Some of the children have absent fathers while others may have fathers in jail. If you could have seen the sheer delight and glow on their faces when our kids played with them, you would know what transformation is. You would be witnessing a true miracle.

Next we spent two days at Mission Road; a residential institution serving the needs of about a thousand intellectually and developmentally disabled people every year. At the end of our visit, one of the staff there told us how important it was for us to volunteer there and work one on one with the residents (mostly kids). Many of them are “mainstreamed” where they attend public school. In school and in public, these kids are used to having other make fun of them. They may have a variety of disabilities, but they have feelings and they know the sting of humiliation. The staff person told us that our kids simply sat down with them and worked with them with no judgments or humiliation. We displayed a sense of acceptance these kids rarely experience from others.

For two days, our kids simply gave the love of Christ to others, accepting them on their own terms. I can stand before you today and tell you that for a hundred kids at Mission Road this week, it was a miracle even more consequential than feeding five thousand.

We can teach all kinds of Bible stories, theology, history and doctrine, but I think what we need to do is far simpler than that. We need to teach and DO three things:

Engage in mission – We need to be sent. We need to engage in the work of Christ for others NOT because we are going to fill someone’s belly or make them fell accepted, but because by sharing the love of Christ, we will ALL be transformed.
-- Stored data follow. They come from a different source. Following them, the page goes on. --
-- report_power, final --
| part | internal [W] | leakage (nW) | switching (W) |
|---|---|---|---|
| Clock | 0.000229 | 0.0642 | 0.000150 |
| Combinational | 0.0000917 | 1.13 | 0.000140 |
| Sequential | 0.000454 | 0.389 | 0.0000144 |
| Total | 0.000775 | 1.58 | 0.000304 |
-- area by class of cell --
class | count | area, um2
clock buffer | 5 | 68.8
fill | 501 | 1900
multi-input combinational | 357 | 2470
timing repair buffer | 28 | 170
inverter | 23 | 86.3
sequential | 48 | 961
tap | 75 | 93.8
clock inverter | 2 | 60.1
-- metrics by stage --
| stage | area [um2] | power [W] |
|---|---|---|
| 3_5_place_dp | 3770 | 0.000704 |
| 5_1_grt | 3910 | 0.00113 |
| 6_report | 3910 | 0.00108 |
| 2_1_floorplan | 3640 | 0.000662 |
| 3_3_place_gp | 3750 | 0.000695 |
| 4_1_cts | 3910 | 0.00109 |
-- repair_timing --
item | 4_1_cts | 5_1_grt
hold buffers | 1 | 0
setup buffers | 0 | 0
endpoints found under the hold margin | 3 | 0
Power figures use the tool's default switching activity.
`config.mk`:
```
export PLATFORM = sky130hd
export DESIGN_NAME = csel_decoder
export DESIGN_NICKNAME = d
export VERILOG_FILES = /design/src/rtl/csel_pkg.sv /design/src/rtl/csel_ctrl.sv /design/src/rtl/csel_datapath.sv /design/src/rtl/csel_decoder.sv
export SDC_FILE = /design/constraint.sdc
export NUM_CORES = 1
export LEC_CHECK = 0
export BUFFER_PORTS_ARGS = -buffer_cell sky130_fd_sc_hd__buf_4
export CORE_MARGIN = 4
export CORE_UTILIZATION = 28
export DETAILED_ROUTE_END_ITERATION = 16
export GPL_ROUTABILITY_DRIVEN = 1
export PLACE_DENSITY = 0.73
export SLEW_MARGIN = 20
export SYNTH_ARGS = -nofsm -noshare
export SYNTH_HDL_FRONTEND = slang
export SYNTH_SLANG_ARGS = --single-unit
```
`constraint.sdc`:
```
create_clock -name clk -period 1.7 [get_ports clk]
set_input_delay 0.255 -clock clk [delete_from_list [all_inputs] [get_ports clk]]
set_output_delay 0.255 -clock clk [all_outputs]
set_load 0.01 [all_outputs]
```
<file path="config.mk">
export PLATFORM = sky130hd
export DESIGN_NAME = loc_arbiter
export DESIGN_NICKNAME = d
export VERILOG_FILES = /design/src/rtl/loc_arb_pkg.sv /design/src/rtl/loc_addr_decode.sv /design/src/rtl/loc_prio_scan.sv /design/src/rtl/loc_owner_fsm.sv /design/src/rtl/loc_arbiter.sv
export SDC_FILE = /design/constraint.sdc
export NUM_CORES = 1
export LEC_CHECK = 0
export CORE_AREA = 2 2 68 70
export CTS_CLUSTER_DIAMETER = 120
export DETAILED_ROUTE_END_ITERATION = 10
export DIE_AREA = 0 0 70 72
export PLACE_DENSITY_LB_ADDON = 0.2
export SETUP_SLACK_MARGIN = 0.02
export SYNTH_ARGS = -nofsm -noshare
export SYNTH_HDL_FRONTEND = slang
export SYNTH_SLANG_ARGS = --single-unit
</file>
<file path="constraint.sdc">
create_clock -name clk_i -period 2.5 [get_ports clk_i]
set_input_delay 0.5 -clock clk_i [delete_from_list [all_inputs] [get_ports clk_i]]
set_output_delay 0.5 -clock clk_i [all_outputs]
set_load 0.01 [all_outputs]
</file>
<file path="src/rtl/loc_arb_pkg.sv">
package loc_arb_pkg;
  localparam int LOC_W = 3;
  typedef logic [LOC_W-1:0] loc_t;
  localparam loc_t NO_LOC = 3'b111;
  localparam int B_VALID  = 7;
  localparam int B_ACTIVE = 5;
  localparam int B_SEIZED = 4;
  localparam int B_SEIZE  = 3;
  localparam int B_PEND   = 2;
  localparam int B_REQ    = 1;
endpackage

</file>
<file path="src/rtl/loc_addr_decode.sv">
module loc_addr_decode
  import loc_arb_pkg::*;
#(
  parameter int N         = 5,
  parameter int LOC_SHIFT = 12,
  localparam int AW       = LOC_SHIFT + LOC_W
) (
  input  logic [AW-1:0] addr_i,
  output loc_t          loc_o,
  output logic          reg_hit_o,
  output logic          loc_valid_o
);
  assign loc_o       = addr_i[LOC_SHIFT +: LOC_W];
  assign reg_hit_o   = (addr_i[LOC_SHIFT-1:0] == '0);
  assign loc_valid_o = (int'(loc_o) < N);
endmodule

</file>
<file path="src/rtl/loc_prio_scan.sv">
module loc_prio_scan
  import loc_arb_pkg::*;
#(
  parameter int N = 5
) (
  input  logic [N-1:0] req_i,
  output loc_t         hi_o,
  output logic         any_o,
  output logic [N-1:0] others_o
);
  always_comb begin
    hi_o = NO_LOC;
    for (int l = 0; l < N; l++)
      if (req_i[l]) hi_o = loc_t'(l);
  end
  assign any_o = |req_i;

  for (genvar g = 0; g < N; g++) begin : g_oth
    logic [N-1:0] mask;
    assign mask        = ~(N'(1) << g);
    assign others_o[g] = |(req_i & mask);
  end
endmodule

</file>
<file path="src/rtl/loc_owner_fsm.sv">
module loc_owner_fsm
  import loc_arb_pkg::*;
#(
  parameter int N = 5
) (
  input  logic         clk_i,
  input  logic         rst_ni,
  input  logic         wr_i,
  input  loc_t         loc_i,
  input  logic         w_rel_i,
  input  logic         w_seize_i,
  input  logic         w_req_i,
  input  logic         w_clr_seized_i,
  input  logic         abort_done_i,
  input  loc_t         hi_req_i,
  input  logic         any_req_i,
  output logic [N-1:0] req_o,
  output logic [N-1:0] seized_o,
  output loc_t         active_o,
  output logic         changed_o,
  output logic         pend_o
);
  logic [N-1:0] req_q, req_d, seize_q, seize_d, seized_q, seized_d;
  loc_t act_q, act_d, nxt_q, nxt_d;
  logic pend_q, pend_d, chg_q, chg_d;

  logic do_chg, is_seize, act_valid, owner, blk;
  loc_t chg_to;

  assign act_valid = (act_q != NO_LOC);
  assign owner     = (act_q == loc_i);

  always_comb begin
    req_d = req_q; seize_d = seize_q; seized_d = seized_q;
    act_d = act_q; nxt_d = nxt_q; pend_d = pend_q; chg_d = 1'b0;
    do_chg = 1'b0; chg_to = NO_LOC; is_seize = 1'b0; blk = 1'b0;
    for (int l = 0; l < N; l++)
      if (seize_q[l] && (loc_t'(l) >= loc_i)) blk = 1'b1;
    if (wr_i) begin
      for (int l = 0; l < N; l++)
        if (w_clr_seized_i && loc_t'(l) == loc_i) seized_d[l] = 1'b0;
      if (w_seize_i) begin
        if (!pend_q && (!act_valid || loc_i > act_q) && !blk) begin
          for (int l = 0; l < N; l++) begin
            if (loc_t'(l) < loc_i) seize_d[l] = 1'b0;
            if (loc_t'(l) == loc_i) seize_d[l] = 1'b1;
          end
          pend_d = 1'b1;
          nxt_d  = loc_i;
        end
      end else begin
        if (w_rel_i) begin
          if (owner) begin
            if (!pend_q) begin
              if (any_req_i) begin
                pend_d = 1'b1;
                nxt_d  = hi_req_i;
              end else begin
                do_chg = 1'b1;
                chg_to = NO_LOC;
              end
            end
          end else begin
            for (int l = 0; l < N; l++)
              if (loc_t'(l) == loc_i) req_d[l] = 1'b0;
          end
        end
        if (w_req_i && !owner) begin
          if (act_valid || pend_q) begin
            for (int l = 0; l < N; l++)
              if (loc_t'(l) == loc_i) req_d[l] = 1'b1;
          end else begin
            do_chg = 1'b1;
            chg_to = loc_i;
          end
        end
      end
    end
    if (abort_done_i && pend_q) begin
      do_chg = 1'b1;
      chg_to = nxt_q;
      pend_d = 1'b0;
      nxt_d  = NO_LOC;
    end
    if (do_chg) begin
      for (int l = 0; l < N; l++)
        if (loc_t'(l) == chg_to && seize_q[l]) is_seize = 1'b1;
      for (int l = 0; l < N; l++) begin
        if (act_q == loc_t'(l) && chg_to != loc_t'(l)) begin
          if (is_seize) seized_d[l] = 1'b1;
          else          req_d[l]    = 1'b0;
        end
        if (chg_to == loc_t'(l)) begin
          req_d[l]   = 1'b0;
          seize_d[l] = 1'b0;
        end
      end
      act_d = chg_to;
      chg_d = (chg_to != NO_LOC);
    end
  end

  always_ff @(posedge clk_i or negedge rst_ni) begin
    if (!rst_ni) begin
      req_q <= '0; seize_q <= '0; seized_q <= '0;
      act_q <= NO_LOC; nxt_q <= NO_LOC; pend_q <= 1'b0; chg_q <= 1'b0;
    end else begin
      req_q <= req_d; seize_q <= seize_d; seized_q <= seized_d;
      act_q <= act_d; nxt_q <= nxt_d; pend_q <= pend_d; chg_q <= chg_d;
    end
  end

  assign req_o     = req_q;
  assign seized_o  = seized_q;
  assign active_o  = act_q;
  assign changed_o = chg_q;
  assign pend_o    = pend_q;

  assert_abort_hold_R13: assert property (@(posedge clk_i) disable iff (!rst_ni)
    pend_q && !abort_done_i |=> pend_q);
  assert_one_seize_R9: assert property (@(posedge clk_i) disable iff (!rst_ni)
    $onehot0(seize_q));
  assert_chg_has_owner_R3: assert property (@(posedge clk_i) disable iff (!rst_ni)
    chg_q |-> act_q != NO_LOC);
  assert_owner_range_R1: assert property (@(posedge clk_i) disable iff (!rst_ni)
    (int'(act_q) < N) || (act_q == NO_LOC));
  assert_owner_no_req_R5: assert property (@(posedge clk_i) disable iff (!rst_ni)
    (int'(act_q) < N) |-> !req_q[act_q]);
  assert_hold_owner_R12: assert property (@(posedge clk_i) disable iff (!rst_ni)
    pend_q && !abort_done_i |=> $stable(act_q));
endmodule

</file>
<file path="src/rtl/loc_arbiter.sv">
module loc_arbiter
  import loc_arb_pkg::*;
#(
  parameter int       N         = 5,
  parameter int       LOC_SHIFT = 12,
  parameter bit       EST_VAL   = 1'b1,
  localparam int      AW        = LOC_SHIFT + LOC_W
) (
  input  logic          clk_i,
  input  logic          rst_ni,
  input  logic          acc_valid_i,
  input  logic          acc_we_i,
  input  logic [AW-1:0] acc_addr_i,
  input  logic [7:0]    acc_wdata_i,
  input  logic          acc_hw_i,
  output logic [7:0]    acc_rdata_o,
  output logic [2:0]    active_o,
  output logic          loc_changed_o,
  output logic          abort_req_o,
  input  logic          abort_done_i
);
  loc_t loc, hi_req, act;
  logic reg_hit, loc_valid, any_req, wr, pend, chg;
  logic [N-1:0] req, seized, others;
  logic unused_wbits;

  assign unused_wbits = ^{acc_wdata_i[7:6], acc_wdata_i[2], acc_wdata_i[0]};

  loc_addr_decode #(.N(N), .LOC_SHIFT(LOC_SHIFT)) u_dec (
    .addr_i(acc_addr_i), .loc_o(loc), .reg_hit_o(reg_hit), .loc_valid_o(loc_valid));

  loc_prio_scan #(.N(N)) u_scan (
    .req_i(req), .hi_o(hi_req), .any_o(any_req), .others_o(others));

  // locality 4 is writable from hardware only
  assign wr = acc_valid_i && acc_we_i && reg_hit && loc_valid &&
              (loc != loc_t'(4) || acc_hw_i);

  loc_owner_fsm #(.N(N)) u_fsm (
    .clk_i, .rst_ni, .wr_i(wr), .loc_i(loc),
    .w_rel_i(acc_wdata_i[B_ACTIVE]), .w_seize_i(acc_wdata_i[B_SEIZE]),
    .w_req_i(acc_wdata_i[B_REQ]), .w_clr_seized_i(acc_wdata_i[B_SEIZED]),
    .abort_done_i, .hi_req_i(hi_req), .any_req_i(any_req),
    .req_o(req), .seized_o(seized), .active_o(act), .changed_o(chg), .pend_o(pend));

  always_comb begin
    acc_rdata_o = 8'hFF;
    if (loc_valid) begin
      acc_rdata_o = 8'h00;
      if (reg_hit)
        for (int l = 0; l < N; l++)
          if (loc == loc_t'(l)) begin
            acc_rdata_o[B_VALID]  = 1'b1;
            acc_rdata_o[B_ACTIVE] = (act == loc);
            acc_rdata_o[B_SEIZED] = seized[l];
            acc_rdata_o[B_PEND]   = others[l];
            acc_rdata_o[B_REQ]    = req[l];
            acc_rdata_o[0]        = EST_VAL;
          end
    end
  end

  assign active_o      = act;
  assign loc_changed_o = chg;
  assign abort_req_o   = pend;

  assert_hw_only_R11: assert property (@(posedge clk_i) disable iff (!rst_ni)
    acc_valid_i && acc_we_i && loc == loc_t'(4) && !acc_hw_i && !abort_done_i
    |=> $stable(active_o) && $stable(abort_req_o));
  assert_hi_win_R1: assert property (@(posedge clk_i) disable iff (!rst_ni)
    acc_valid_i && acc_we_i && !loc_valid && !abort_done_i
    |=> $stable(active_o) && $stable(abort_req_o));
endmodule

</file>
## src/rtl/icap_pkg.sv

```systemverilog
package icap_pkg;
   localparam logic [1:0] SRC_OUT = 2'b00;
   localparam logic [1:0] SRC_OWN = 2'b01;
   localparam logic [1:0] SRC_NBR = 2'b10;
   localparam logic [1:0] SRC_TRG = 2'b11;

   localparam int FLT_CFG_W = 4;
   localparam int PSC_CNT_W = 3;
   localparam int RUN_W     = 4;

   typedef enum logic [1:0] {
      EDGE_FALL = 2'b00,
      EDGE_RISE = 2'b01,
      EDGE_ANY2 = 2'b10,
      EDGE_ANY  = 2'b11
   } edge_e;

   // last count value before a capture fires: 0, 1, 3, 7
   function automatic logic [PSC_CNT_W-1:0] psc_last(input logic [1:0] code);
      case (code)
         2'b00:   psc_last = 3'd0;
         2'b01:   psc_last = 3'd1;
         2'b10:   psc_last = 3'd3;
         default: psc_last = 3'd7;
      endcase
   endfunction

   function automatic logic [2:0] tick_mask(input logic [1:0] rate);
      case (rate)
         2'b00:   tick_mask = 3'd0;
         2'b01:   tick_mask = 3'd1;
         2'b10:   tick_mask = 3'd3;
         default: tick_mask = 3'd7;
      endcase
   endfunction

   function automatic logic [RUN_W-1:0] run_need(input logic [1:0] n);
      case (n)
         2'b00:   run_need = 4'd1;
         2'b01:   run_need = 4'd2;
         2'b10:   run_need = 4'd4;
         default: run_need = 4'd8;
      endcase
   endfunction
endpackage

```

## src/rtl/icap_infilter.sv

```systemverilog
module icap_infilter
   import icap_pkg::*;
#(
   parameter int SYNC_STAGES = 2,
   parameter bit FILTER_EN   = 1'b1
) (
   input  logic                 clk,
   input  logic                 rst_n,
   input  logic                 raw_i,
   input  logic [FLT_CFG_W-1:0] flt_cfg_i,
   output logic                 level_o
);
   localparam int LAST = SYNC_STAGES - 1;

   if (SYNC_STAGES < 2) begin : g_bad_sync
      $error("icap_infilter: SYNC_STAGES must be at least 2");
   end

   logic [SYNC_STAGES-1:0] sy;
   logic                   smp;

   always_ff @(posedge clk or negedge rst_n) begin
      if (!rst_n) sy <= '0;
      else        sy <= {sy[SYNC_STAGES-2:0], raw_i};
   end
   assign smp = sy[LAST];

   if (FILTER_EN) begin : g_filter
      logic [2:0]       tk;
      logic [RUN_W-1:0] run;
      logic [RUN_W-1:0] need;
      logic             tick;
      logic             lvl;

      assign tick = ((tk & tick_mask(flt_cfg_i[3:2])) == 3'd0);
      assign need = run_need(flt_cfg_i[1:0]);

      always_ff @(posedge clk or negedge rst_n) begin
         if (!rst_n) begin
            tk  <= 3'd0;
            run <= '0;
            lvl <= 1'b0;
         end else begin
            tk <= tk + 3'd1;
            if (tick) begin
               if (smp == lvl) begin
                  run <= '0;
               end else if (run + 4'd1 >= need) begin
                  lvl <= smp;
                  run <= '0;
               end else begin
                  run <= run + 4'd1;
               end
            end
         end
      end
      assign level_o = lvl;

      // accepted level moves only on a sample tick
      assert_filt_tick_R5: assert property (@(posedge clk) disable iff (!rst_n)
         !$stable(lvl) |-> $past(tick));
      // the run of differing samples never reaches the largest run length
      assert_run_bound_R5: assert property (@(posedge clk) disable iff (!rst_n)
         run < 4'd8);
   end else begin : g_bypass
      logic lvl;
      always_ff @(posedge clk or negedge rst_n) begin
         if (!rst_n) lvl <= 1'b0;
         else        lvl <= smp;
      end
      assign level_o = lvl;
   end
endmodule

```

## src/rtl/icap_evpsc.sv

```systemverilog
module icap_evpsc
   import icap_pkg::*;
(
   input  logic       clk,
   input  logic       rst_n,
   input  logic       level_i,
   input  logic [1:0] edge_sel_i,
   input  logic [1:0] psc_sel_i,
   input  logic       arm_i,
   output logic       fire_o
);
   logic                 prev;
   logic                 rise;
   logic                 fall;
   logic                 hit;
   logic [1:0]           psc_q;
   logic                 restart;
   logic [PSC_CNT_W-1:0] pc;
   logic [PSC_CNT_W-1:0] last;

   always_ff @(posedge clk or negedge rst_n) begin
      if (!rst_n) begin
         prev  <= 1'b0;
         psc_q <= 2'b00;
      end else begin
         prev  <= level_i;
         psc_q <= psc_sel_i;
      end
   end

   assign rise = level_i & ~prev;
   assign fall = ~level_i & prev;

   always_comb begin
      case (edge_e'(edge_sel_i))
         EDGE_FALL: hit = fall;
         EDGE_RISE: hit = rise;
         default:   hit = rise | fall;
      endcase
   end

   assign restart = !arm_i || (psc_sel_i != psc_q);
   assign last    = psc_last(psc_sel_i);
   assign fire_o  = hit && !restart && (pc == last);

   always_ff @(posedge clk or negedge rst_n) begin
      if (!rst_n)       pc <= '0;
      else if (restart) pc <= '0;
      else if (hit)     pc <= (pc == last) ? '0 : pc + 3'd1;
   end

   // the edge count stays below the selected division while counting
   assert_psc_bound_R4: assert property (@(posedge clk) disable iff (!rst_n)
      !restart |-> (pc <= last));
   // a restart always leaves the count at zero
   assert_psc_restart_R4: assert property (@(posedge clk) disable iff (!rst_n)
      restart |=> (pc == '0));
endmodule

```

## src/rtl/icap_latch.sv

```systemverilog
module icap_latch #(
   parameter int CNT_W = 16
) (
   input  logic             clk,
   input  logic             rst_n,
   input  logic [CNT_W-1:0] cnt_i,
   input  logic             fire_i,
   input  logic             flag_clr_i,
   input  logic             ovr_clr_i,
   output logic [CNT_W-1:0] cap_val_o,
   output logic             flag_o,
   output logic             ovr_o
);
   logic [CNT_W-1:0] shadow;
   logic             pend;

   always_ff @(posedge clk or negedge rst_n) begin
      if (!rst_n) begin
         shadow    <= '0;
         pend      <= 1'b0;
         cap_val_o <= '0;
         flag_o    <= 1'b0;
         ovr_o     <= 1'b0;
      end else begin
         pend <= fire_i;
         if (fire_i) shadow <= cnt_i;
         if (pend) cap_val_o <= shadow;

         if (pend)            flag_o <= 1'b1;
         else if (flag_clr_i) flag_o <= 1'b0;

         if (pend && flag_o && !flag_clr_i) ovr_o <= 1'b1;
         else if (ovr_clr_i)                ovr_o <= 1'b0;
      end
   end

   // visible value moves only on the copy from the shadow stage
   assert_hold_R6: assert property (@(posedge clk) disable iff (!rst_n)
      !pend |=> $stable(cap_val_o));
   // a copy always leaves the flag set
   assert_set_R7: assert property (@(posedge clk) disable iff (!rst_n)
      pend |=> flag_o);
   // without a clear the flag is sticky
   assert_sticky_R7: assert property (@(posedge clk) disable iff (!rst_n)
      (flag_o && !flag_clr_i) |=> flag_o);
   // overcapture only appears over an already set flag
   assert_ovr_src_R9: assert property (@(posedge clk) disable iff (!rst_n)
      $rose(ovr_o) |-> $past(flag_o));
endmodule

```

## src/rtl/icap_channel.sv

```systemverilog
module icap_channel
   import icap_pkg::*;
#(
   parameter int CNT_W       = 16,
   parameter int SYNC_STAGES = 2,
   parameter bit FILTER_EN   = 1'b1
) (
   input  logic             clk,
   input  logic             rst_n,
   input  logic [CNT_W-1:0] cnt_i,
   input  logic             pin_own_i,
   input  logic             pin_nbr_i,
   input  logic             trig_i,
   input  logic [1:0]       src_sel_i,
   input  logic [1:0]       edge_sel_i,
   input  logic [1:0]       psc_sel_i,
   input  logic [3:0]       flt_cfg_i,
   input  logic             cap_en_i,
   input  logic             irq_en_i,
   input  logic             flag_clr_i,
   input  logic             ovr_clr_i,
   output logic [CNT_W-1:0] cap_val_o,
   output logic             cap_flag_o,
   output logic             ovr_flag_o,
   output logic             irq_o
);
   if (CNT_W < 2) begin : g_bad_width
      $error("icap_channel: CNT_W must be at least 2");
   end

   logic raw;
   logic level;
   logic arm;
   logic fire;

   always_comb begin
      case (src_sel_i)
         SRC_OWN: raw = pin_own_i;
         SRC_NBR: raw = pin_nbr_i;
         SRC_TRG: raw = trig_i;
         default: raw = 1'b0;
      endcase
   end

   assign arm = cap_en_i && (src_sel_i != SRC_OUT);

   icap_infilter #(
      .SYNC_STAGES(SYNC_STAGES),
      .FILTER_EN  (FILTER_EN)
   ) u_filt (
      .clk      (clk),
      .rst_n    (rst_n),
      .raw_i    (raw),
      .flt_cfg_i(flt_cfg_i),
      .level_o  (level)
   );

   icap_evpsc u_evpsc (
      .clk       (clk),
      .rst_n     (rst_n),
      .level_i   (level),
      .edge_sel_i(edge_sel_i),
      .psc_sel_i (psc_sel_i),
      .arm_i     (arm),
      .fire_o    (fire)
   );

   icap_latch #(
      .CNT_W(CNT_W)
   ) u_latch (
      .clk       (clk),
      .rst_n     (rst_n),
      .cnt_i     (cnt_i),
      .fire_i    (fire),
      .flag_clr_i(flag_clr_i),
      .ovr_clr_i (ovr_clr_i),
      .cap_val_o (cap_val_o),
      .flag_o    (cap_flag_o),
      .ovr_o     (ovr_flag_o)
   );

   assign irq_o = cap_flag_o & irq_en_i;

   // two clocks after capture is disabled the visible value cannot move
   assert_off_R10: assert property (@(posedge clk) disable iff (!rst_n)
      $past(!cap_en_i, 2) |-> $stable(cap_val_o));
   // output use of the channel never produces a new value
   assert_out_mode_R1: assert property (@(posedge clk) disable iff (!rst_n)
      $past(src_sel_i == SRC_OUT, 2) |-> $stable(cap_val_o));
   // no request without a pending flag
   assert_irq_flag_R8: assert property (@(posedge clk) disable iff (!rst_n)
      irq_o |-> (cap_flag_o && irq_en_i));
endmodule

```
Give sacrificially – Our youth and the adults gave of their time this week. All of us could have done other things, but we chose to spend a week in San Antonio. A lively, consequential faith is one where we give not just from our excess but where we actually give up something precious to us. We give sacrificially of our time, talent, and treasure.

Work compassionately – The motivation for mission and sacrifice should not have anything to do with getting to heaven, being saved or even doing something FOR someone else. The motivation needs to be simple human compassion. When we read in the Bible that Jesus had compassion for the crowd or the Samaritan had compassion to the victim he found on the road, the word in the original text is far more graphic. It says literally that his guts were moved with emotion. I can tell you that this week, our kids and the adults were moved with compassion on a daily basis.

Mission, sacrifice, and compassion: that’s all we need to pass on to our children. Would you like to help?